**Records to use:**
File: config.mk
export PLATFORM = sky130hd
export DESIGN_NAME = uart_dma_mdm_glue
export DESIGN_NICKNAME = d
export VERILOG_FILES = /design/src/rtl/uart_dma_mdm_glue.sv
export SDC_FILE = /design/constraint.sdc
export NUM_CORES = 1
export LEC_CHECK = 0
export BUFFER_PORTS_ARGS = -buffer_cell sky130_fd_sc_hd__buf_2
export CAP_MARGIN = 20
export CORE_AREA = 2 2 39 41
export DETAILED_ROUTE_END_ITERATION = 12
export DIE_AREA = 0 0 41 43
export PLACE_DENSITY = 0.77
export SETUP_SLACK_MARGIN = 0.02
export SLEW_MARGIN = 20
export SYNTH_ARGS = -nofsm -noshare
export SYNTH_HDL_FRONTEND = slang
export SYNTH_SLANG_ARGS = --single-unit
File: constraint.sdc
create_clock -name clk -period 1.25 [get_ports clk]
set_clock_uncertainty 0.05 [all_clocks]
set_input_delay 0.0625 -clock clk [delete_from_list [all_inputs] [get_ports clk]]
set_output_delay 0.0625 -clock clk [all_outputs]
set_load 0.005 [all_outputs]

**Task to carry out:** Pull out all lines in the data above that include "constraint".

**Solution for this exercise:**
export SDC_FILE = /design/constraint.sdc
File: constraint.sdc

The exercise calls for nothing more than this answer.